Personal touch solidifies softball’s future
20-year extension speaks to value of building relationships in addition to infrastructure

Messenger photo by Britt Kudla: The Waukee Northwest softball team celebrates after clinching the Class 5A state championship at Rogers Sports Complex in July.
The question had lingered for as long as I can remember.
When will state softball be moved to a different location?
The theory, through the years, kept the rumor mill churning. Not a matter of if, but when. Fort Dodge had enjoyed a good run for decades, but at some point, a changing of the guard was coming.
There would be something newer. Better. Shinier. More entertaining.
That day may come eventually, but it won’t be until at least 2046 thanks to the unprecedented contract extension signed Wednesday between the Iowa Girls High School Athletic Union and Fort Dodge city leaders and officials.
Quietly but confidently, I’ve always felt the tournament was still where it needed to be. And the IGHSAU believed and understood that all along.
Of course it helps that Harlan and Hazel Rogers Sports Complex remains Iowa’s premier softball facility, even after all these years. That alone, though, was never going to be enough.
Fort Dodge knows its identity and embraces what it is as a host. The community will never be able to offer the amenity advantages of the Des Moines or Cedar Rapids areas, for instance. Instead, it went to work on the “folksy” traits that may seem quaint in today’s world: building relationships and trust face-to-face with the IGHSAU, being attentive to the wants and needs of teams and fans at the ballpark, and establishing an environment that is the perfect balance between the future and yesteryear at Rogers Park.
Pay attention to the words of IGHSAU Executive Director Erin Gerlich:
“State softball has a festival-like atmosphere that is completely different from other (state) venues. There is a massive footprint at Harlan and Hazel Rogers Sports Complex, which gives us the opportunity to add some fun spaces (next to) the fields themselves — like more food trucks, photo-op backdrops, hospitality suites, welcoming tents, apparel vendors and more.
“There are so many people buzzing around the different spaces, and the manpower it takes to host at a site like this is truly a community effort.”
The vision is to make state softball an event in the way the Iowa State Fair is an event. The IGHSAU is in the process of modernizing the format, and the city of Fort Dodge is modernizing the facilities to accommodate that. Everything else about the tournament, though, speaks to the human touch of the good ol’ days that seems to be missing so often in our society now.
The same can be said for Iowa Central Community College’s pivotal role in the process. The school has grown so much and welcomed the concept of having nearly the entire tourney field stay on its campus, where players and coaches are able concentrate on the task at hand in a non-traditional, intimate home base of sorts.
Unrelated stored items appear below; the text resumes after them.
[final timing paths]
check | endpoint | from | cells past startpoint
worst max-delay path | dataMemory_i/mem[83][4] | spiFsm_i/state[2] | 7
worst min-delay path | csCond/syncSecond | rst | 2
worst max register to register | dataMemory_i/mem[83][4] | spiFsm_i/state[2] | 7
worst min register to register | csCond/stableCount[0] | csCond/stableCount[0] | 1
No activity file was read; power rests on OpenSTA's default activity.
===== config.mk =====
export PLATFORM = sky130hd
export DESIGN_NAME = all_moves
export DESIGN_NICKNAME = d
export VERILOG_FILES = /design/src/source/chess_pkg.sv /design/src/source/all_moves.sv /design/src/source/board_store.sv /design/src/source/move_gen_fsm.sv /design/src/source/move_ram.sv /design/src/source/scan_counters.sv /design/src/source/target_calc.sv
export SDC_FILE = /design/constraint.sdc
export NUM_CORES = 2
export LEC_CHECK = 0
export ABC_CLOCK_PERIOD_IN_PS = 21400
export BUFFER_PORTS_ARGS = -buffer_cell sky130_fd_sc_hd__buf_2
export CAP_MARGIN = 0
export CELL_PAD_IN_SITES_DETAIL_PLACEMENT = 0
export CELL_PAD_IN_SITES_GLOBAL_PLACEMENT = 1
export CORE_UTILIZATION = 30
export DETAILED_ROUTE_END_ITERATION = 8
export GPL_ROUTABILITY_DRIVEN = 0
export PLACE_DENSITY_LB_ADDON = 0.1
export RECOVER_POWER = 25
export SLEW_MARGIN = 30
export SYNTH_ARGS = -nofsm -noshare
export SYNTH_HDL_FRONTEND = slang
export SYNTH_MEMORY_MAX_BITS = 65536
export SYNTH_SLANG_ARGS = --single-unit

===== constraint.sdc =====
create_clock -name clk -period 21.4 [get_ports clk]
set_input_delay 4.28 -clock clk [delete_from_list [all_inputs] [get_ports clk]]
set_output_delay 4.28 -clock clk [all_outputs]
set_load 0.01 [all_outputs]
===== config.mk =====
export PLATFORM = sky130hd
export DESIGN_NAME = cci_trace_top
export DESIGN_NICKNAME = d
export VERILOG_FILES = /design/src/cci_pkg.sv /design/src/trace_pkg.sv /design/src/cci_event_classifier.sv /design/src/cci_trace_top.sv /design/src/trace_buffer.sv /design/src/trace_serializer.sv
export VERILOG_INCLUDE_DIRS = /design/src /design/src/src
export SDC_FILE = /design/constraint.sdc
export NUM_CORES = 2
export LEC_CHECK = 0
export BUFFER_PORTS_ARGS = -buffer_cell sky130_fd_sc_hd__buf_2
export CAP_MARGIN = 0
export CORE_ASPECT_RATIO = 1.25
export CORE_MARGIN = 2
export CORE_UTILIZATION = 62
export DETAILED_ROUTE_END_ITERATION = 10
export PLACE_DENSITY = 0.77
export SLEW_MARGIN = 20
export SYNTH_ARGS = -nofsm -noshare
export SYNTH_HDL_FRONTEND = slang
export SYNTH_SLANG_ARGS = --single-unit

===== constraint.sdc =====
create_clock -name clk -period 14.1 [get_ports clk]
set_input_delay 0.705 -clock clk [delete_from_list [all_inputs] [get_ports clk]]
set_output_delay 0.705 -clock clk [all_outputs]
set_load 0.02 [all_outputs]
--- src/rv_isa_pkg.sv ---
`default_nettype none

package rv_isa_pkg;

    // register width when the top level is left at its default
    localparam int unsigned XLEN_DEFAULT = 64;

    // major opcode, instr[6:2]
    localparam logic [4:0] OPC_SYSTEM = 5'b11100;

    // funct3 inside the SYSTEM opcode
    localparam logic [2:0] F3_PRIV  = 3'b000;
    localparam logic [2:0] F3_CSRRW = 3'b001;
    localparam logic [2:0] F3_CSRRS = 3'b010;
    localparam logic [2:0] F3_CSRRC = 3'b011;

    // imm[11:0] separates the privileged forms sharing F3_PRIV
    localparam logic [11:0] IMM_ECALL = 12'h000;
    localparam logic [11:0] IMM_MRET  = 12'h302;

    // machine mode CSR addresses
    localparam logic [11:0] CSR_MSTATUS = 12'h300;
    localparam logic [11:0] CSR_MIE     = 12'h304;
    localparam logic [11:0] CSR_MTVEC   = 12'h305;
    localparam logic [11:0] CSR_MEPC    = 12'h341;
    localparam logic [11:0] CSR_MCAUSE  = 12'h342;
    localparam logic [11:0] CSR_MIP     = 12'h344;

    // read-modify-write flavour carried from decode to the CSR stage
    typedef enum logic [1:0] {
        CSR_OP_NONE  = 2'b00,
        CSR_OP_WRITE = 2'b01,
        CSR_OP_SET   = 2'b10,
        CSR_OP_CLEAR = 2'b11
    } csr_op_e;

endpackage

`default_nettype wire

--- src/rv_trap_pkg.sv ---
`default_nettype none

package rv_trap_pkg;

    // mcause exception codes
    localparam int unsigned CAUSE_ECALL_M = 11;
    // interrupt code, the interrupt flag sits in the top bit of mcause
    localparam int unsigned CAUSE_TIMER_M = 7;

    // mstatus fields
    localparam int unsigned MSTATUS_MIE_BIT  = 3;
    localparam int unsigned MSTATUS_MPIE_BIT = 7;
    localparam int unsigned MSTATUS_MPP_LSB  = 11;

    // machine timer enable and pending
    localparam int unsigned MIE_MTIE_BIT = 7;
    localparam int unsigned MIP_MTIP_BIT = 7;

    // MPP = 2'b11, everything else cleared
    localparam logic [63:0] MSTATUS_RESET = 64'h0000_0000_0000_1800;

endpackage

`default_nettype wire

--- src/csr_file.sv ---
`timescale 1ns/1ps
`default_nettype none

module csr_file #(
    parameter int unsigned XLEN = rv_isa_pkg::XLEN_DEFAULT
) (
    input  wire                     clk,
    input  wire                     rst_n,
    input  wire                     stall_n_i,
    input  wire                     valid_i,
    input  wire rv_isa_pkg::csr_op_e op_i,
    input  wire  [11:0]             addr_i,
    input  wire  [XLEN-1:0]         wdata_i,
    input  wire  [XLEN-1:0]         pc_i,
    input  wire                     ecall_i,
    input  wire                     mret_i,
    input  wire                     timer_int_i,
    output logic [XLEN-1:0]         csr_rdata_o,
    output logic                    rdata_valid_o,
    output logic                    trap_take_o,
    output logic                    mret_take_o,
    output logic [XLEN-1:0]         mtvec_o,
    output logic [XLEN-1:0]         mepc_o
);

    logic [XLEN-1:0] mstatus;
    logic [XLEN-1:0] mie;
    logic [XLEN-1:0] mip;
    logic [XLEN-1:0] mtvec;
    logic [XLEN-1:0] mepc;
    logic [XLEN-1:0] mcause;
    logic [XLEN-1:0] old_val;
    logic [XLEN-1:0] new_val;
    logic [XLEN-1:0] trap_cause;
    logic            irq_pending;
    logic            csr_en;
    logic            timer_set;

    // timer interrupt beats whatever instruction sits in this stage
    assign irq_pending = mip[rv_trap_pkg::MIP_MTIP_BIT] && mstatus[rv_trap_pkg::MSTATUS_MIE_BIT];
    assign trap_take_o = irq_pending || (valid_i && ecall_i);
    assign mret_take_o = valid_i && mret_i && !irq_pending;
    assign csr_en      = valid_i && (op_i != rv_isa_pkg::CSR_OP_NONE) && !irq_pending;

    assign timer_set = timer_int_i && mie[rv_trap_pkg::MIE_MTIE_BIT]
                       && mstatus[rv_trap_pkg::MSTATUS_MIE_BIT];

    assign trap_cause = irq_pending ? {1'b1, (XLEN-1)'(rv_trap_pkg::CAUSE_TIMER_M)}
                                    : XLEN'(rv_trap_pkg::CAUSE_ECALL_M);

    // unknown addresses read as zero
    always_comb begin
        case (addr_i)
            rv_isa_pkg::CSR_MSTATUS: old_val = mstatus;
            rv_isa_pkg::CSR_MIE:     old_val = mie;
            rv_isa_pkg::CSR_MIP:     old_val = mip;
            rv_isa_pkg::CSR_MTVEC:   old_val = mtvec;
            rv_isa_pkg::CSR_MEPC:    old_val = mepc;
            rv_isa_pkg::CSR_MCAUSE:  old_val = mcause;
            default:                 old_val = '0;
        endcase
    end

    always_comb begin
        case (op_i)
            rv_isa_pkg::CSR_OP_WRITE: new_val = wdata_i;
            rv_isa_pkg::CSR_OP_SET:   new_val = old_val | wdata_i;
            rv_isa_pkg::CSR_OP_CLEAR: new_val = old_val & ~wdata_i;
            default:                  new_val = old_val;
        endcase
    end

    always_ff @(posedge clk or negedge rst_n) begin
        if (!rst_n) begin
            mstatus <= XLEN'(rv_trap_pkg::MSTATUS_RESET);
            mie     <= '0;
            mtvec   <= '0;
            mepc    <= '0;
            mcause  <= '0;
        end else if (stall_n_i) begin
            if (trap_take_o) begin
                mepc   <= {pc_i[XLEN-1:2], 2'b00};
                mcause <= trap_cause;
                mstatus[rv_trap_pkg::MSTATUS_MPIE_BIT]    <= mstatus[rv_trap_pkg::MSTATUS_MIE_BIT];
                mstatus[rv_trap_pkg::MSTATUS_MIE_BIT]     <= 1'b0;
                mstatus[rv_trap_pkg::MSTATUS_MPP_LSB +: 2] <= 2'b11;
            end else if (mret_take_o) begin
                mstatus[rv_trap_pkg::MSTATUS_MIE_BIT]  <= mstatus[rv_trap_pkg::MSTATUS_MPIE_BIT];
                mstatus[rv_trap_pkg::MSTATUS_MPIE_BIT] <= 1'b1;
            end else if (csr_en) begin
                // vector and return address stay word aligned
                case (addr_i)
                    rv_isa_pkg::CSR_MSTATUS: mstatus <= new_val;
                    rv_isa_pkg::CSR_MIE:     mie     <= new_val;
                    rv_isa_pkg::CSR_MTVEC:   mtvec   <= {new_val[XLEN-1:2], 2'b00};
                    rv_isa_pkg::CSR_MEPC:    mepc    <= {new_val[XLEN-1:2], 2'b00};
                    rv_isa_pkg::CSR_MCAUSE:  mcause  <= new_val;
                    default: begin
                    end
                endcase
            end
        end
    end

    // the timer pulse is one cycle wide, so it is latched even while stalled
    always_ff @(posedge clk or negedge rst_n) begin
        if (!rst_n) begin
            mip <= '0;
        end else begin
            if (stall_n_i && csr_en && (addr_i == rv_isa_pkg::CSR_MIP)) begin
                mip <= new_val;
            end
            if (timer_set) begin
                mip[rv_trap_pkg::MIP_MTIP_BIT] <= 1'b1;
            end
        end
    end

    always_ff @(posedge clk or negedge rst_n) begin
        if (!rst_n) begin
            rdata_valid_o <= 1'b0;
        end else begin
            rdata_valid_o <= stall_n_i && csr_en;
        end
    end

    // old value goes back, whatever the op
    always_ff @(posedge clk) begin
        if (stall_n_i && csr_en) begin
            csr_rdata_o <= old_val;
        end
    end

    assign mtvec_o = mtvec;
    assign mepc_o  = mepc;

endmodule

`default_nettype wire

--- src/csr_sys_top.sv ---
`timescale 1ns/1ps
`default_nettype none

module csr_sys_top #(
    parameter int unsigned XLEN = rv_isa_pkg::XLEN_DEFAULT
) (
    input  wire                 clk,
    input  wire                 rst_n,
    input  wire                 stall_n_i,
    input  wire                 instr_valid_i,
    input  wire  [31:0]         instr_i,
    input  wire  [XLEN-1:0]     pc_i,
    input  wire  [XLEN-1:0]     csr_wdata_i,
    input  wire                 timer_int_i,
    output logic [XLEN-1:0]     csr_rdata_o,
    output logic                rdata_valid_o,
    output logic                redirect_o,
    output logic [XLEN-1:0]     redirect_pc_o
);

    // decode to CSR stage
    logic                d_valid;
    rv_isa_pkg::csr_op_e d_op;
    logic [11:0]         d_addr;
    logic [XLEN-1:0]     d_wdata;
    logic [XLEN-1:0]     d_pc;
    logic                d_ecall;
    logic                d_mret;

    // CSR stage to redirect
    logic                trap_take;
    logic                mret_take;
    logic [XLEN-1:0]     mtvec;
    logic [XLEN-1:0]     mepc;

    // redirect back to decode
    logic                flush;

    sys_decode #(
        .XLEN (XLEN)
    ) u_sys_decode (
        .clk           (clk),
        .rst_n         (rst_n),
        .stall_n_i     (stall_n_i),
        .flush_i       (flush),
        .instr_valid_i (instr_valid_i),
        .instr_i       (instr_i),
        .pc_i          (pc_i),
        .csr_wdata_i   (csr_wdata_i),
        .valid_o       (d_valid),
        .op_o          (d_op),
        .addr_o        (d_addr),
        .wdata_o       (d_wdata),
        .pc_o          (d_pc),
        .ecall_o       (d_ecall),
        .mret_o        (d_mret)
    );

    csr_file #(
        .XLEN (XLEN)
    ) u_csr_file (
        .clk           (clk),
        .rst_n         (rst_n),
        .stall_n_i     (stall_n_i),
        .valid_i       (d_valid),
        .op_i          (d_op),
        .addr_i        (d_addr),
        .wdata_i       (d_wdata),
        .pc_i          (d_pc),
        .ecall_i       (d_ecall),
        .mret_i        (d_mret),
        .timer_int_i   (timer_int_i),
        .csr_rdata_o   (csr_rdata_o),
        .rdata_valid_o (rdata_valid_o),
        .trap_take_o   (trap_take),
        .mret_take_o   (mret_take),
        .mtvec_o       (mtvec),
        .mepc_o        (mepc)
    );

    trap_redirect #(
        .XLEN (XLEN)
    ) u_trap_redirect (
        .clk           (clk),
        .rst_n         (rst_n),
        .stall_n_i     (stall_n_i),
        .trap_take_i   (trap_take),
        .mret_take_i   (mret_take),
        .mtvec_i       (mtvec),
        .mepc_i        (mepc),
        .flush_o       (flush),
        .redirect_o    (redirect_o),
        .redirect_pc_o (redirect_pc_o)
    );

endmodule

`default_nettype wire

--- src/sys_decode.sv ---
`timescale 1ns/1ps
`default_nettype none

module sys_decode #(
    parameter int unsigned XLEN = rv_isa_pkg::XLEN_DEFAULT
) (
    input  wire                     clk,
    input  wire                     rst_n,
    input  wire                     stall_n_i,
    input  wire                     flush_i,
    input  wire                     instr_valid_i,
    input  wire  [31:0]             instr_i,
    input  wire  [XLEN-1:0]         pc_i,
    input  wire  [XLEN-1:0]         csr_wdata_i,
    output logic                    valid_o,
    output rv_isa_pkg::csr_op_e     op_o,
    output logic [11:0]             addr_o,
    output logic [XLEN-1:0]         wdata_o,
    output logic [XLEN-1:0]         pc_o,
    output logic                    ecall_o,
    output logic                    mret_o
);

    logic [4:0]          opcode;
    logic [2:0]          funct3;
    logic [11:0]         imm;
    logic                is_system;
    logic                is_priv;
    logic                capture;
    rv_isa_pkg::csr_op_e op_dec;

    assign opcode = instr_i[6:2];
    assign funct3 = instr_i[14:12];
    assign imm    = instr_i[31:20];

    // only 32-bit encodings count as SYSTEM
    assign is_system = (instr_i[1:0] == 2'b11) && (opcode == rv_isa_pkg::OPC_SYSTEM);
    assign is_priv   = is_system && (funct3 == rv_isa_pkg::F3_PRIV);

    // a slot squashed by stage 3 never becomes valid
    assign capture = stall_n_i && instr_valid_i && !flush_i;

    always_comb begin
        op_dec = rv_isa_pkg::CSR_OP_NONE;
        if (is_system) begin
            case (funct3)
                rv_isa_pkg::F3_CSRRW: op_dec = rv_isa_pkg::CSR_OP_WRITE;
                rv_isa_pkg::F3_CSRRS: op_dec = rv_isa_pkg::CSR_OP_SET;
                rv_isa_pkg::F3_CSRRC: op_dec = rv_isa_pkg::CSR_OP_CLEAR;
                default:              op_dec = rv_isa_pkg::CSR_OP_NONE;
            endcase
        end
    end

    // non-SYSTEM instructions still occupy a valid slot, op stays none
    always_ff @(posedge clk or negedge rst_n) begin
        if (!rst_n) begin
            valid_o <= 1'b0;
            op_o    <= rv_isa_pkg::CSR_OP_NONE;
            ecall_o <= 1'b0;
            mret_o  <= 1'b0;
            pc_o    <= '0;
        end else if (stall_n_i) begin
            valid_o <= instr_valid_i && !flush_i;
            op_o    <= op_dec;
            ecall_o <= is_priv && (imm == rv_isa_pkg::IMM_ECALL);
            mret_o  <= is_priv && (imm == rv_isa_pkg::IMM_MRET);
            // pc of the last real slot, used as mepc by an interrupt on a bubble
            if (capture) begin
                pc_o <= pc_i;
            end
        end
    end

    always_ff @(posedge clk) begin
        if (capture) begin
            addr_o  <= imm;
            wdata_o <= csr_wdata_i;
        end
    end

endmodule

`default_nettype wire

--- src/trap_redirect.sv ---
`timescale 1ns/1ps
`default_nettype none

module trap_redirect #(
    parameter int unsigned XLEN = rv_isa_pkg::XLEN_DEFAULT
) (
    input  wire                 clk,
    input  wire                 rst_n,
    input  wire                 stall_n_i,
    input  wire                 trap_take_i,
    input  wire                 mret_take_i,
    input  wire  [XLEN-1:0]     mtvec_i,
    input  wire  [XLEN-1:0]     mepc_i,
    output logic                flush_o,
    output logic                redirect_o,
    output logic [XLEN-1:0]     redirect_pc_o
);

    logic            take;
    logic [XLEN-1:0] target;

    assign take = trap_take_i || mret_take_i;

    // kill the younger slot sitting in decode
    assign flush_o = take;

    // trap wins, an interrupt already blocks the mret in stage 2
    assign target = trap_take_i ? mtvec_i : mepc_i;

    always_ff @(posedge clk or negedge rst_n) begin
        if (!rst_n) begin
            redirect_o <= 1'b0;
        end else begin
            // single cycle pulse, dropped while stalled
            redirect_o <= stall_n_i && take;
        end
    end

    always_ff @(posedge clk or negedge rst_n) begin
        if (!rst_n) begin
            redirect_pc_o <= '0;
        end else if (stall_n_i && take) begin
            redirect_pc_o <= target;
        end
    end

endmodule

`default_nettype wire
--- config.mk ---
export PLATFORM = sky130hd
export DESIGN_NAME = csr_sys_top
export DESIGN_NICKNAME = d
export VERILOG_FILES = /design/src/rv_isa_pkg.sv /design/src/rv_trap_pkg.sv /design/src/csr_file.sv /design/src/csr_sys_top.sv /design/src/sys_decode.sv /design/src/trap_redirect.sv
export SDC_FILE = /design/constraint.sdc
export NUM_CORES = 1
export LEC_CHECK = 0
export BUFFER_PORTS_ARGS = -buffer_cell sky130_fd_sc_hd__buf_4
export CORE_MARGIN = 3
export CORE_UTILIZATION = 35
export CTS_CLUSTER_SIZE = 40
export DETAILED_ROUTE_END_ITERATION = 16
export GPL_TIMING_DRIVEN = 1
export PLACE_DENSITY = 0.56
export REMOVE_ABC_BUFFERS = 1
export SETUP_SLACK_MARGIN = 0.1
export SLEW_MARGIN = 20
export SYNTH_ARGS = -nofsm -noshare
export SYNTH_HDL_FRONTEND = slang
export SYNTH_HIERARCHICAL = 1
export SYNTH_SLANG_ARGS = --single-unit
--- constraint.sdc ---
create_clock -name clk -period 4.3 [get_ports clk]
set_clock_uncertainty 0.1 [all_clocks]
set_input_delay 0.43 -clock clk [delete_from_list [all_inputs] [get_ports clk]]
set_output_delay 0.43 -clock clk [all_outputs]
set_load 0.005 [all_outputs]
# Word level (Yosys, flattened, before mapping)
# Cells that the tools add are included.
# word_totals
elab_cells	105
ff_bits	657
in_bits	165
output_inout_bits	130
# op_classes
reduce_logical	40
mux	24
eq_ne	16
bitwise_logic	5
# op_table
operator	n
2-to-1 mux 64 bit	10
one-hot mux 64 bit (6 select lines)	1
one-hot mux 64 bit (3 select lines)	1
equality test 12 x 10 -> 1 bit, second input constant	7
AND 64 bit	1
NOT 64 bit	1
OR 64 bit	1
2-to-1 mux 13 bit	2
logical AND 1 bit	18
AND reduction 5 bit	3
logical NOT 12 bit	1
AND reduction 4 bit	3
nonzero test 2 bit	6
2-to-1 mux 8 bit	1
equality test 2 bit, second input constant	3
equality test 3 x 2 -> 1 bit, second input constant	2
one-hot mux 2 bit (3 select lines)	1
nonzero test 3 bit	2
equality test 5 bit, second input constant	1
2-to-1 mux 1 bit	5
2-to-1 mux 5 bit	1
2-to-1 mux 2 bit	2
equality test 3 x 1 -> 1 bit, second input constant	1
logical NOT 3 bit	1
7 further kinds	10

# Depth between registers and ports, before layout
# depth
ltp_word	8
ltp_mapped	12
ltp_nobuf	6

# Cells and area by module
# Netlist, hierarchy kept.
# modules_own_cells
mod	cells_each	area_per_inst_um2	n_inst	seq_area_each_um2
csr_file	1965	21191.6	1	11458.5
sys_decode	240	5093.6	1	4008.8
trap_redirect	298	3062.9	1	1626.6

# Least setup slack after synthesis
# OpenSTA, ideal clock, no wires.
# synth_path
path_kind	register to register
startpoint	register u_csr_file.mstatus[3]
endpoint	register u_sys_decode.addr_o[0] (enable)
required_time_ps	3770
path_stages_with_launch	12
path_slack_ps	111
period_less_slack_ps	4189
n_path_buf	5
t_arrival_ps	3659
setup_ps	430
cell_sequence	dfrtp_1 -> nand2_1 -> and2_1 -> clkbuf_1 -> clkinv_1 -> clkbuf_1 -> or2_1 -> buf_2 -> nand3b_4 -> buf_6 -> buf_6 -> inv_1
# synth_via
elab_cells_between_ends	7
classes_between	reduce/logical: 7
# synth_rtl
item	line	rtl
start: declaration	csr_file.sv:26	logic [XLEN-1:0] mstatus;
start signal: assignment	csr_file.sv:75	mstatus <= XLEN'(rv_trap_pkg::MSTATUS_RESET);
start signal: indexed assignment	csr_file.sv:84	mstatus[rv_trap_pkg::MSTATUS_MPIE_BIT] <= mstatus[rv_trap_pkg::MSTATUS_MIE_BIT];
start signal: indexed assignment	csr_file.sv:88	mstatus[rv_trap_pkg::MSTATUS_MIE_BIT] <= mstatus[rv_trap_pkg::MSTATUS_MPIE_BIT];
logical AND 1 bit	csr_file.sv:40	assign irq_pending = mip[rv_trap_pkg::MIP_MTIP_BIT] && mstatus[rv_trap_pkg::MSTATUS_MIE_BIT];
logical OR 1 bit	csr_file.sv:41	assign trap_take_o = irq_pending || (valid_i && ecall_i);
named net trap_take	csr_sys_top.sv:31	logic trap_take;
logical OR 1 bit	trap_redirect.sv:22	assign take = trap_take_i || mret_take_i;
named net flush	csr_sys_top.sv:37	logic flush;
logical NOT 1 bit	sys_decode.sv:41	assign capture = stall_n_i && instr_valid_i && !flush_i;
logical AND 1 bit	sys_decode.sv:41	
named net u_sys_decode.capture	sys_decode.sv:29	logic capture;
end signal: assignment	sys_decode.sv:77	addr_o <= imm;
end: declaration	sys_decode.sv:17	output logic [11:0] addr_o,
# The timed path passes the listed nets, and every way through them passes these cells.
# A chain may end at the register's enable or synchronous reset.

# Worst setup path in the final report
# layout_path
startpoint	register u_sys_decode.addr_o[11]
endpoint	register u_csr_file.mcause[26]
# layout_via
elab_chain_len	8
elab_cells_between_ends	16
classes_between	eq/ne: 6; mux: 6; bitwise: 2; reduce/logical: 2
# layout_lines
item	line	rtl
equality test 12 x 10 -> 1 bit (on tied branches)	csr_file.sv:53, csr_file.sv:92	
one-hot mux 64 bit (6 select lines)	csr_file.sv:53	case (addr_i)
AND 64 bit / OR 64 bit (equally long branches)	csr_file.sv:68, csr_file.sv:67	
one-hot mux 64 bit (3 select lines)	csr_file.sv:65	case (op_i)
2-to-1 mux 64 bit	csr_file.sv:92	case (addr_i)
2-to-1 mux 64 bit	csr_file.sv:90	end else if (csr_en) begin
2-to-1 mux 64 bit	csr_file.sv:87	end else if (mret_take_o) begin
2-to-1 mux 64 bit	csr_file.sv:81	if (trap_take_o) begin
end signal: assignment	csr_file.sv:83	mcause <= trap_cause;
end signal: assignment	csr_file.sv:97	rv_isa_pkg::CSR_MCAUSE: mcause <= new_val;
end: declaration	csr_file.sv:31	logic [XLEN-1:0] mcause;
# Parallel ways exist; a longest one is shown, timed or not. The select of a mux whose other input is x is not followed.

==> impl_metrics.toml <==
[yosys]
syn_area_um2 = 29300
yosys_warnings = 6
synthCells = 2499
synth_area_per_cell_um2 = 11.7

[global_routing]
grt_pass1_wl_mm = 151
grt_use_total_pct = 22.9
antenna_found_initial = 1
grt_pass1_vias = 23700
grt_remaining_overflow = 0
grt_max_degree = 105

[place]
dpl.hpwl_mm = 59.8
place.gp.congestion = 0.826
portBuffers = 282

[sta]
final_max_slew_viol_count = 0
holdWs_ns = 0.187
max_freq_mhz = 276
worst_slew_pin_slew_ns = 1.23
setup_tns_ns = 0
period_share_pct = 84.4
finalHoldViolations = 0
rsz0062_at_grt = "no"
maxSlewHeadroom_pct = 18.2
period_needed_ns = 3.63
setup_violations = 0

[cts]
cts_tree = "yes"
cts_sinks = 653
cts_resized = 0
clk_latency_ns = 0.61
clockBufferDepth = 3
cts_setup_buffers = 0
h-tree-depth = 3
cts.reportedPaths.clkPinSlew_ns = 0.06
cts_root_buf = "clkbuf_16"
numCtsBuffers = 72

[cells_and_area]
fillCellCount = 7641
regArea_um2 = 17100
nets = 3010
drive_above_1_share_pct = 24.6
final_common_cell = "dfrtp_1"
multi_input_area_um2 = 11200
fin_util_pct = 43.8
mostFrequentLayoutCells = "dfrtp_1 (509), buf_4 (332), nand2_1 (251)"
syn_to_final_growth_pct = 23.3
n_antenna_cell = 0

[die]
core-area_um2 = 82500
dieArea_um2 = 87200
die_h_um = 295
die-width_um = 295
row_count = 105
initial_utilization_pct = 35.5
io_pins = 295

[routing]
dr.pass1.iters = 5
wirelength_mm = 102
routed.top_layer = "met4"
drc_errors = 0
avgRoutedWirePerCell_um = 25.6
wl_met1_mm = 42.5
route.met2.wl_mm = 46.8
drt_iter0_drc = 2130
ant_nets = 0
via_per_inst = 5.80
dr_wl_met3_mm = 8.49
route.vias.total = 23100

[job]
drv_cap = 0

[setup_path]
required_ns = 4.73
crit_path_end_kind = "flop"
crit_arrival_ns = 4.06
r2r_slack_ns = 0.67
crit_type = "flop to flop"
ff2ff_path_depth = 6
crit_chain = "nor4b_4 > and4_1 > nand2_1 > a21o_4 > nor2_4 > a22o_1"
cpMaxStageDelayCell = "nor2_4"
start_kind = "flop"
critPathMaxFanout = 32
crit_path_max_incr_delay_ns = 0.86

[run_status]
status = "finished clean"

[hold_path]
hold_path.class = "input port to flop"
whs_path_depth = 3

[power_and_ir_drop]
power_density_nw_per_um2 = 373
cellLeakagePower_nw = 15.6
max-vdd-ir-drop_mv = 0.242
Again, it’s about making the teams feel like a priority rather than an afterthought.
A contract agreement like this doesn’t happen overnight. Years of conversations, communication and planning have taken state softball from an eight-team, one-class field when it arrived in Fort Dodge 55 years ago to where it stands today: five classes, 40 qualifiers, double-elimination format. The progress has been both incremental and rapid.
Don’t kid yourself, though: a 20-year extension — something long-time Fort Dodge Recreation Services director Lori Branderhorst has always wanted but never been able to tip the scales on until this moment — happens because leaders sit down from both sides, face-to-face, and work together the old-fashioned way. Branderhorst deserves a ton of credit for her insistence on keeping this relationship personal and passionate from the start, but she’d also be the first to tell you she’s only following in the footsteps of her mentors and the lead of the Fort Dodge community.
Critics say it’s an antiquated, unnecessary business model. If so, this news is a victory for people who insist you can still move forward by championing the often-overlooked way things used to be.
Gerlich said, “the love and support we feel during tournament time is unmatched.” The feeling is entirely mutual.